For more details, see help curve_ext and Sec. IIID of [1].

Value

References

[1] Thakur, G., Brevdo, E., Fuckar, N. S. and Wu, H-T. (2013) The Synchrosqueezing algorithm for time-varying spectral analysis: Robustness properties and new paleoclimate applications.
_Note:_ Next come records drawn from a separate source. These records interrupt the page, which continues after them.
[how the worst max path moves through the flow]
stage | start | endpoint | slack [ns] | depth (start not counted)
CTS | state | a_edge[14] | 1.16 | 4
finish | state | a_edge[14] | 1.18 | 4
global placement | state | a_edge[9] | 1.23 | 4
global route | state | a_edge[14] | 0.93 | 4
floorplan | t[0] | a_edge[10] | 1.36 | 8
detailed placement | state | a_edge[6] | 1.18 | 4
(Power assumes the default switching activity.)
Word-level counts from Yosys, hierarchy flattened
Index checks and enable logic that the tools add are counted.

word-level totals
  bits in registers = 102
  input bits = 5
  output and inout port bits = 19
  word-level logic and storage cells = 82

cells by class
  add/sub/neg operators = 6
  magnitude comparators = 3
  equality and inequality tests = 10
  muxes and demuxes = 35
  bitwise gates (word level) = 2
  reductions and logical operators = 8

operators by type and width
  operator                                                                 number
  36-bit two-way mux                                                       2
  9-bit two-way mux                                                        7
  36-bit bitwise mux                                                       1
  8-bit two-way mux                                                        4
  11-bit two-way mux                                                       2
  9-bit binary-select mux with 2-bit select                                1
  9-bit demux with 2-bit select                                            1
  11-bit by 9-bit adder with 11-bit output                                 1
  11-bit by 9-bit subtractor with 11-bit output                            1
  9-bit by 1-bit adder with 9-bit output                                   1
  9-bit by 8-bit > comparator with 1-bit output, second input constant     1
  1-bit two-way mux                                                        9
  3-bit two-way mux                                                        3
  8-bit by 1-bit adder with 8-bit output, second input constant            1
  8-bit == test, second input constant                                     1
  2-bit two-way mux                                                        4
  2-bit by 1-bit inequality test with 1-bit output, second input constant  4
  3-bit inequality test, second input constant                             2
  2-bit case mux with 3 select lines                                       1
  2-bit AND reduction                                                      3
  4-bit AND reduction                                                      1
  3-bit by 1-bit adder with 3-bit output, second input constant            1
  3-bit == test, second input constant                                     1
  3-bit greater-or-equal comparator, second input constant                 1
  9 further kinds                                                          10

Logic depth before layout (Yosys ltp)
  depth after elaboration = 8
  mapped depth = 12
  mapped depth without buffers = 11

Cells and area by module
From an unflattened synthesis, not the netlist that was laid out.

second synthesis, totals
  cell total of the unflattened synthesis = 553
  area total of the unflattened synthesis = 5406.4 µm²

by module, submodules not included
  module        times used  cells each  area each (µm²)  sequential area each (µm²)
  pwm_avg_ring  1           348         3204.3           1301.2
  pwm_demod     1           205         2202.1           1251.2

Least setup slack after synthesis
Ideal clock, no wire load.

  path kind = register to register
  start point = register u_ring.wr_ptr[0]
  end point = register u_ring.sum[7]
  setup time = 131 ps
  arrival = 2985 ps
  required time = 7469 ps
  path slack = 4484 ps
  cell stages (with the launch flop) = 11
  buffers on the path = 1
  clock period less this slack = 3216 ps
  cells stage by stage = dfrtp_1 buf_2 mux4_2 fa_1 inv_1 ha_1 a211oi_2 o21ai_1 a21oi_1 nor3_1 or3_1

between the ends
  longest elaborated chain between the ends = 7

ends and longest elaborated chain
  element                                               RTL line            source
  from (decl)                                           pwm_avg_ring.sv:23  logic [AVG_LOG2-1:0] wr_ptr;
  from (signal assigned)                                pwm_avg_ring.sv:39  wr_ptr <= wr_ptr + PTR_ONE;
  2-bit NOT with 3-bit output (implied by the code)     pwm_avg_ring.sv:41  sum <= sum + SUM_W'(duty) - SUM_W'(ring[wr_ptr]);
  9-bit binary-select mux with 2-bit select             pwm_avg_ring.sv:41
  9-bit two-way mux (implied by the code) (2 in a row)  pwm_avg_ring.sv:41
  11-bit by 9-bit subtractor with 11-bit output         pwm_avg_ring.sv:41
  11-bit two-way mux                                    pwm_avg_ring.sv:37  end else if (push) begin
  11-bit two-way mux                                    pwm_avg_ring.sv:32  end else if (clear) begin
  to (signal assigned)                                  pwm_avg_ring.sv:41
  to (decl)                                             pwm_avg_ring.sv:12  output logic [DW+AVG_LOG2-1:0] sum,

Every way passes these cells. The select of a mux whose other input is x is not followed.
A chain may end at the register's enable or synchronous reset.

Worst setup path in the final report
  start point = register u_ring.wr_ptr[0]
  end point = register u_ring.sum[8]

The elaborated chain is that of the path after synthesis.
[src/rtl/multi_channel_counter.sv]
// NUM_CH independent up/down counters, each with a programmable terminal value,
// clear/load, and a wrap or saturate policy. All outputs are registered.
module multi_channel_counter #(
  parameter int NUM_CH       = 4,
  parameter int NUM_CNT_BITS = 8,
  parameter int SATURATE     = 0
) (
  input  logic                           clk,
  input  logic                           RST,
  input  logic [NUM_CH-1:0]              clear,
  input  logic [NUM_CH-1:0]              load,
  input  logic [NUM_CH*NUM_CNT_BITS-1:0] load_val,
  input  logic [NUM_CH-1:0]              count_enable,
  input  logic [NUM_CH-1:0]              count_down,
  input  logic [NUM_CH*NUM_CNT_BITS-1:0] rollover_val,
  output logic [NUM_CH*NUM_CNT_BITS-1:0] count_out,
  output logic [NUM_CH-1:0]              rollover_flag,
  output logic [NUM_CH-1:0]              wrap_pulse
);

  localparam int            W   = NUM_CNT_BITS;
  localparam bit            SAT = (SATURATE != 0);
  localparam logic [W-1:0]  ONE = W'(1);

  for (genvar g = 0; g < NUM_CH; g++) begin : g_ch
    logic [W-1:0] r_cnt;
    logic         r_flag;
    logic         r_pulse;
    logic [W-1:0] w_rv;
    logic [W-1:0] w_lv;
    logic [W-1:0] w_inc;
    logic [W-1:0] w_dec;
    logic [W-1:0] w_term;
    logic [W-1:0] w_nxt;
    logic         w_ev;

    assign w_rv   = rollover_val[g*W +: W];
    assign w_lv   = load_val[g*W +: W];
    assign w_inc  = r_cnt + ONE;
    assign w_dec  = r_cnt - ONE;
    assign w_term = count_down[g] ? '0 : w_rv;

    // Priority clear > load > step > hold; only steps can raise an event.
    always_comb begin
      w_nxt = r_cnt;
      w_ev  = 1'b0;
      if (clear[g]) begin
        w_nxt = '0;
      end else if (load[g]) begin
        w_nxt = w_lv;
      end else if (count_enable[g]) begin
        if (!count_down[g]) begin
          if (r_cnt < w_rv) begin
            w_nxt = w_inc;
            w_ev  = SAT && (w_inc == w_rv);
          end else if (SAT) begin
            w_nxt = w_rv;
            w_ev  = (r_cnt != w_rv);
          end else begin
            w_nxt = '0;
            w_ev  = 1'b1;
          end
        end else begin
          if (r_cnt != '0) begin
            w_nxt = w_dec;
            w_ev  = SAT && (r_cnt == ONE);
          end else if (!SAT) begin
            w_nxt = w_rv;
            w_ev  = 1'b1;
          end
        end
      end
    end

    always_ff @(posedge clk or posedge RST) begin
      if (RST) begin
        r_cnt   <= '0;
        r_flag  <= 1'b0;
        r_pulse <= 1'b0;
      end else begin
        r_cnt   <= w_nxt;
        r_flag  <= (w_nxt == w_term);
        r_pulse <= w_ev;
      end
    end

    assign count_out[g*W +: W] = r_cnt;
    assign rollover_flag[g]    = r_flag;
    assign wrap_pulse[g]       = r_pulse;
  end

endmodule
==> config.mk <==
export PLATFORM = sky130hd
export DESIGN_NAME = gate_unit_scheduler
export DESIGN_NICKNAME = d
export VERILOG_FILES = /design/src/rtl/gate_unit_scheduler.sv
export SDC_FILE = /design/constraint.sdc
export NUM_CORES = 1
export LEC_CHECK = 0
export ABC_CLOCK_PERIOD_IN_PS = 2850
export CORE_MARGIN = 5
export CORE_UTILIZATION = 44
export CTS_CLUSTER_SIZE = 10
export DETAILED_ROUTE_END_ITERATION = 16
export PLACE_DENSITY = 0.8
export SLEW_MARGIN = 10
export SYNTH_ARGS = -nofsm -noshare
export SYNTH_HDL_FRONTEND = slang
export SYNTH_SLANG_ARGS = --single-unit
==> constraint.sdc <==
create_clock -name clk -period 2.85 [get_ports clk]
set_input_delay 0.7125 -clock clk [delete_from_list [all_inputs] [get_ports clk]]
set_output_delay 0.7125 -clock clk [all_outputs]
set_load 0.02 [all_outputs]
===== src/rtl/level_matrix_scan.sv =====
// level_matrix_scan: scans a ROWS x COLS bicolour LED matrix as a water-level
// bar graph, with overflow blink, selectable blink rate and a level-driven beeper.
module level_matrix_scan
    import level_matrix_scan_pkg::*;
#(
    parameter int ROWS        = 8,
    parameter int COLS        = 8,
    parameter int LEVEL_W     = LEVEL_W_DEF,
    parameter int WARN_LEVEL  = 1,
    parameter int ALARM_LEVEL = 4,
    parameter int SCAN_DIV    = 1000,
    parameter int BLINK_DIV   = 500000,
    parameter int TONE_DIV    = 2500,
    parameter int CADENCE_DIV = 2000000
) (
    input  logic               clk,
    input  logic               rst,
    input  logic [LEVEL_W-1:0] level,
    input  logic               mode_pulse,
    output logic [ROWS-1:0]    row,
    output logic [COLS-1:0]    col_r,
    output logic [COLS-1:0]    col_g,
    output logic               beeper,
    output logic [1:0]         mode,
    output logic               frame_start
);

    localparam int TOP = (1 << LEVEL_W) - 1;
    localparam int RW  = $clog2(ROWS);
    localparam int SW  = $clog2(SCAN_DIV);
    localparam int BW  = $clog2(BLINK_DIV);
    localparam int TW  = $clog2(TONE_DIV);
    localparam int CW  = $clog2(CADENCE_DIV);

    if (!(WARN_LEVEL >= 1 && WARN_LEVEL <= ALARM_LEVEL && ALARM_LEVEL < TOP)) begin : g_bad_level
        $error("level_matrix_scan: need 1 <= WARN_LEVEL <= ALARM_LEVEL < 2^LEVEL_W-1");
    end
    if (ROWS < 2) begin : g_bad_rows
        $error("level_matrix_scan: ROWS must be at least 2");
    end
    if (SCAN_DIV < 2 || BLINK_DIV < 2 || TONE_DIV < 2 || CADENCE_DIV < 2) begin : g_bad_div
        $error("level_matrix_scan: all divisors must be at least 2");
    end

    logic [RW-1:0]      idx;
    logic [LEVEL_W-1:0] lvl_q;
    logic               scan_t, blink_t, tone_t, cad_t;
    logic               blink_ph, tone_ph, cad_ph;
    logic               wrap, ovf, bp;
    logic [1:0]         rg;
    logic [BW-1:0]      blink_lim;

    level_matrix_scan_tick_gen #(.DIV(SCAN_DIV)) u_scan (
        .clk(clk), .rst(rst), .clr(1'b0), .lim(SW'(SCAN_DIV - 1)), .tick(scan_t)
    );
    // Clearing on every mode pulse makes a new blink rate take effect at once.
    level_matrix_scan_tick_gen #(.DIV(BLINK_DIV)) u_blink (
        .clk(clk), .rst(rst), .clr(mode_pulse), .lim(blink_lim), .tick(blink_t)
    );
    level_matrix_scan_tick_gen #(.DIV(TONE_DIV)) u_tone (
        .clk(clk), .rst(rst), .clr(1'b0), .lim(TW'(TONE_DIV - 1)), .tick(tone_t)
    );
    level_matrix_scan_tick_gen #(.DIV(CADENCE_DIV)) u_cad (
        .clk(clk), .rst(rst), .clr(1'b0), .lim(CW'(CADENCE_DIV - 1)), .tick(cad_t)
    );

    always_comb begin
        wrap      = scan_t && idx == RW'(ROWS - 1);
        ovf       = lvl_q == LEVEL_W'(TOP);
        rg        = ovf ? {blink_ph, 1'b0}
                        : bar_rg(int'(lvl_q), int'(idx), ROWS, WARN_LEVEL, ALARM_LEVEL);
        bp        = ovf ? tone_ph & blink_ph
                  : (lvl_q >= LEVEL_W'(ALARM_LEVEL)) ? tone_ph
                  : (lvl_q != '0) ? tone_ph & cad_ph : 1'b0;
        blink_lim = BW'(((BLINK_DIV >> mode) > 1) ? (BLINK_DIV >> mode) - 1 : 0);
    end

    // Outputs are built from the current row index and snapshot together, so
    // row and columns always stay aligned.
    always_ff @(posedge clk) begin
        if (!rst) begin
            idx         <= '0;
            lvl_q       <= '0;
            mode        <= MODE_SLOW;
            blink_ph    <= 1'b0;
            tone_ph     <= 1'b0;
            cad_ph      <= 1'b0;
            row         <= '1;
            col_r       <= '0;
            col_g       <= '0;
            beeper      <= 1'b0;
            frame_start <= 1'b0;
        end else begin
            if (scan_t) idx <= wrap ? '0 : idx + 1'b1;
            if (wrap) lvl_q <= level;
            frame_start <= wrap;
            if (mode_pulse) mode <= (mode == MODE_SLOW) ? MODE_MID : (mode == MODE_MID) ? MODE_FAST : MODE_SLOW;
            if (blink_t) blink_ph <= ~blink_ph;
            if (tone_t) tone_ph <= ~tone_ph;
            if (cad_t) cad_ph <= ~cad_ph;
            row    <= ~(ROWS'(1) << idx);
            col_r  <= {COLS{rg[1]}};
            col_g  <= {COLS{rg[0]}};
            beeper <= bp;
        end
    end

endmodule
--- src/rtl/pc_fetch_unit.sv ---
// pc_fetch_unit: architectural PC register plus req/ack instruction fetch sequencer
// with sticky misalign and fetch-timeout flags.
module pc_fetch_unit #(
    parameter logic [31:0] RESET_PC = 32'h0000_0000,
    parameter int          TIMEOUT  = 16
) (
    input  logic        i_clk,
    input  logic        i_rst_n,
    input  logic [31:0] i_npc,
    input  logic        i_pc_wr,
    input  logic        i_fetch_start,
    output logic [31:0] o_pc,
    output logic [31:0] o_ir,
    output logic        o_ir_valid,
    output logic        o_busy,
    output logic        o_misalign,
    output logic        o_fetch_err,
    output logic        o_imem_req,
    output logic [31:0] o_imem_addr,
    input  logic [31:0] i_imem_rdata,
    input  logic        i_imem_ack
);
    typedef enum logic {IDLE, WAIT} state_t;
    state_t      r_state, w_next;
    logic [7:0]  r_cnt;
    logic [31:0] r_pc, r_ir, r_imem_addr;
    logic        r_ir_valid, r_misalign, r_fetch_err, r_imem_req;
    logic        w_idle, w_pc_ok, w_pc_bad, w_start, w_ack, w_tmo;
    assign w_idle   = (r_state == IDLE);
    assign w_pc_ok  = w_idle && i_pc_wr && (i_npc[1:0] == 2'b00);
    assign w_pc_bad = w_idle && i_pc_wr && (i_npc[1:0] != 2'b00);
    assign w_start  = w_idle && i_fetch_start && !(r_misalign || r_fetch_err);
    assign w_ack    = !w_idle && i_imem_ack;
    // ack on the final WAIT edge takes priority over the timeout
    assign w_tmo    = !w_idle && !i_imem_ack && (r_cnt == 8'(TIMEOUT - 1));
    always_ff @(posedge i_clk) begin
        if (!i_rst_n) r_state <= IDLE;
        else          r_state <= w_next;
    end
    always_comb begin
        w_next = r_state;
        if (w_idle) w_next = w_start ? WAIT : IDLE;
        else        w_next = (w_ack || w_tmo) ? IDLE : WAIT;
    end
    always_comb begin
        o_busy = (r_state == WAIT);
    end
    always_ff @(posedge i_clk) begin
        if (!i_rst_n) begin
            r_pc        <= RESET_PC;
            r_ir        <= 32'h0;
            r_ir_valid  <= 1'b0;
            r_misalign  <= 1'b0;
            r_fetch_err <= 1'b0;
            r_imem_req  <= 1'b0;
            r_imem_addr <= RESET_PC;
            r_cnt       <= 8'h0;
        end else begin
            if (w_pc_ok) begin
                r_pc       <= i_npc;
                r_ir_valid <= 1'b0;
            end
            if (w_pc_bad) r_misalign <= 1'b1;
            if (w_start) begin
                r_imem_req  <= 1'b1;
                r_imem_addr <= w_pc_ok ? i_npc : r_pc;
                r_cnt       <= 8'h0;
                r_ir_valid  <= 1'b0;
            end
            if (!w_idle) r_cnt <= r_cnt + 8'h1;
            if (w_ack) begin
                r_ir       <= i_imem_rdata;
                r_ir_valid <= 1'b1;
                r_imem_req <= 1'b0;
            end
            if (w_tmo) begin
                r_imem_req  <= 1'b0;
                r_fetch_err <= 1'b1;
            end
        end
    end
    assign o_pc        = r_pc;
    assign o_ir        = r_ir;
    assign o_ir_valid  = r_ir_valid;
    assign o_misalign  = r_misalign;
    assign o_fetch_err = r_fetch_err;
    assign o_imem_req  = r_imem_req;
    assign o_imem_addr = r_imem_addr;
endmodule

--- config.mk ---
export PLATFORM = sky130hd
export DESIGN_NAME = pc_fetch_unit
export DESIGN_NICKNAME = d
export VERILOG_FILES = /design/src/rtl/pc_fetch_unit.sv
export SDC_FILE = /design/constraint.sdc
export NUM_CORES = 1
export LEC_CHECK = 0
export BUFFER_PORTS_ARGS = -buffer_cell sky130_fd_sc_hd__buf_2
export CAP_MARGIN = 20
export CORE_ASPECT_RATIO = 2
export CORE_MARGIN = 2
export CORE_UTILIZATION = 44
export CTS_BUF_LIST = sky130_fd_sc_hd__clkbuf_8
export DETAILED_ROUTE_END_ITERATION = 8
export GPL_TIMING_DRIVEN = 0
export PLACE_DENSITY = 0.78
export RECOVER_POWER = 50
export REMOVE_ABC_BUFFERS = 1
export SKIP_CTS_REPAIR_TIMING = 1
export SLEW_MARGIN = 20
export SYNTH_ARGS = -nofsm -noshare
export SYNTH_HDL_FRONTEND = slang
export SYNTH_SLANG_ARGS = --single-unit
--- constraint.sdc ---
create_clock -name i_clk -period 1.8 [get_ports i_clk]
set_clock_uncertainty 0.1 [all_clocks]
set_input_delay 0.18 -clock i_clk [delete_from_list [all_inputs] [get_ports i_clk]]
set_output_delay 0.18 -clock i_clk [all_outputs]
set_load 0.02 [all_outputs]
==> impl_metrics.yaml, run 1 <==
worst_setup_path:
  worstPathRequired_ns: 1.97
  cp-end-kind: "flip-flop"
  crit_type: "reg -> reg"
  cp.arrival_ns: 1.90
  critPathLaunchType: "flip-flop"
  cp_max_fo: 17
synthesis:
  synth_cell_types: 33
  synth.avg_cell_area_um2: 9.21
  syn-cell-area_um2: 3800
  seq_area_frac_synth: 0.574
  synth_top_cell_by_area: "dfxtp_1"
  synth.area.top_cells: "dfxtp_1 57%, a21oi_1 9.5%, mux2i_1 7.9%"
  synth_top_area_share: 0.574
  synth-seq-cells: 109
  syn_inst: 413
  yosysWarnings: 0
layout:
  multi_input_area_um2: 1490
  area_delta_synth_final_pct: 38.1
  nNetsFinal: 690
  fin_cells: 723
  seq_area_um2: 2180
  fillers: 766
  antenna_cells: 0
  drive_above_1_share: 0.161
  utilization: 0.616
sta:
  layout_min_cycle_time_ns: 1.73
  period_share: 0.962
  maxSlewViolCount: 0
  setup_violations: 0
  worst_pin_slew_ns: 0.762
  hold_viol: 10
  max_freq_mhz: 578
  grt_setup_unrepaired: "no"
  slew_headroom: 0.492
  worst_hold_slack_ns: -0.0318
pwr:
  max-vdd-ir-drop_uv: 837
  p_int_mw: 3.29
  seq_power_share: 0.567
  power_switching_mw: 1.29
  pwr-share-clk: 0.274
  switching_share: 0.281
  power_density_nw_per_um2: 873
  leakagePower_nw: 2.20
  p_comb_frac: 0.159
floorplanning:
  die_y_um: 135
  die_x_um: 69.7
  die-area_um2: 9450
  io_pins: 170
  rows: 48
  core_area_um2: 8530
  initial_core_util: 0.446
clock_network:
  clock_latency_ns: 0.37
  cts_num_sinks: 109
  cts_max_level: 3
  clockBufferDepth: 2
  cts_tree: "built"
  path_clk_slew_ns: 0.10
  cts_buffers: 9
  root_buffer: "clkbuf_8"
placement:
  dpl.hpwl_um: 6880
  io_buffers: 169
  dp_cells: 655
  gp_congestion: 0.792
routing:
  viasPerCell: 5.21
  first_pass_iters: 4
  ant_nets: 0
  remaining_drc_errors: 0
  vias: 3768
  drtIter0Drc: 195
  wl_um: 11000
  wire_per_inst_um: 15.3
global_route:
  grt_start_max_net_pins: 75
  grt_pass1_wl_um: 15600
  grt_usage: 0.204
  overflow: 0
  grt_pass1_vias: 3513
  antenna_found_initial: 0
worst_hold_path:
  holdCritPathClass: "in -> reg"
status:
  outcome: "finished, violations left"
  violations: "hold timing"
run:
  drv_cap: 0
==> layout by cell type, fill, tap and decap left out, types with 2 or more instances in the layout <==
cell	n
o21ai_0	32
buf_2	69
nand3_1	7
buf_4	3
a21oi_1	72
nor2_1	32
or3_1	2
nand4_1	4
clkinvlp_4	3
nand2_1	69
o211ai_1	2
mux2i_1	30
clkbuf_1	100
and3_1	2
dlygate4sd3_1	50
clkbuf_8	9
dfxtp_1	108
inv_1	2
or4b_4	2
or2_2	3
==> per-layer routing <==
metal / GRT usage / share of wire / wire (um) / vias up
met5: 0 / 0 / 0 / -
met4: 0.126 / 0.046 / 505 / 0
met3: 0.0417 / 0.047 / 522 / 47
met2: 0.381 / 0.54 / 5980 / 151
met1: 0.202 / 0.37 / 4040 / 1750
li1: - / - / - / 1820
==> synth_stat cells <==
| cell | n |
|---|---|
| a21oi_1 | 72 |
| nand2b_1 | 1 |
| nand2_1 | 70 |
| nor2b_1 | 1 |
| buf_4 | 1 |
| buf_2 | 5 |
| or4_1 | 1 |
| dfxtp_1 | 109 |
| o31ai_1 | 1 |
| inv_1 | 2 |
| and3_1 | 2 |
| o211ai_1 | 2 |
| nor2_1 | 32 |
| mux2_2 | 1 |
| mux2i_1 | 30 |
| clkbuf_1 | 21 |
| o41ai_1 | 1 |
| and2_1 | 1 |
| o21ai_0 | 32 |
| o2111ai_1 | 1 |
| buf_6 | 3 |
| or2_2 | 3 |
| or4b_1 | 1 |
| or4b_2 | 1 |
| nor4b_4 | 1 |
| ha_1 | 1 |
| nor3_1 | 1 |
| a211oi_1 | 1 |
| a31oi_1 | 1 |
| or3_1 | 2 |
| nand4_1 | 4 |
| o21a_1 | 1 |
| nand3_1 | 7 |
==> worst max-delay path: stages, from the launching register on <==
cell and delay [ns]:
dfxtp_2 0.42, or4b_4 0.71, mux2i_1 0.30, a21oi_1 0.10
==> final timing paths <==
path | from | depth (start not counted) | slack, ns | endpoint
setup / recovery | o_busy | 3 | 0.07 | o_imem_addr[31]
hold / removal | i_npc[18] | 3 | -0.03 | o_pc[18]
setup reg to reg | o_busy | 3 | 0.07 | o_imem_addr[31]
hold reg to reg | o_ir[27] | 2 | 0.36 | o_ir[27]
Signal Processing, 93, 1079–1094.

See Also

synsq_cwt_fw, curve_ext, curve_ext_recon.

Examples

set.seed(7)
tt <- seq(0, 10, , 1024)
nv <- 32
f0 <- (1+0.6*cos(2*tt))*cos(4*pi*tt+1.2*tt^2)
sigma <- 0.5
f <- f0 + sigma*rnorm(length(tt))

# Continuous wavelet transform
opt <- list(type = "bump")
cwtfit <- cwt_fw(f, opt$type, nv, tt[2]-tt[1], opt)

# Hard thresholing
thresh <- est_riskshrink_thresh(cwtfit$Wx, nv)
cwtfit$Wx[which(abs(cwtfit$Wx) < thresh)] <- 0.0

# Denoised signal
opt$gamma <- thresh
fr <- cwt_iw(cwtfit$Wx, opt$type, opt)

# Synchrosqueezed wavelet transform using denoised signal
sstfit2 <- synsq_cwt_fw(tt, fr, nv, opt)

# Ridge extraction
lambda <- 1e+04
nw <- 16
imtfit <- curve_ext_multi(sstfit2$Tx, log2(sstfit2$fs), 1, lambda, nw)

# Reconstruction
curvefit <- curve_ext_recon(sstfit2$Tx, sstfit2$fs, imtfit$Cs, opt, nw)

par(mfrow=c(2,1))
image.plot(list(x=tt, y=sstfit2$fs, z=t(abs(sstfit2$Tx))), log="y", 
    xlab="Time", ylab="Frequency", main="Time-Frequency Representation by SST", 
    col=designer.colors(64, c("azure", "cyan", "blue", "darkblue")), ylim=c(0.5, 25))
lines(tt, sstfit2$fs[imtfit$Cs[,1]], col="red", lty=3, lwd=2)

plot(tt, f0, type="l")
lines(tt, curvefit, lty=2)

Reconstruct Curves

Description

This function reconstructs the curves given by curve_ext or curve_ext_multi.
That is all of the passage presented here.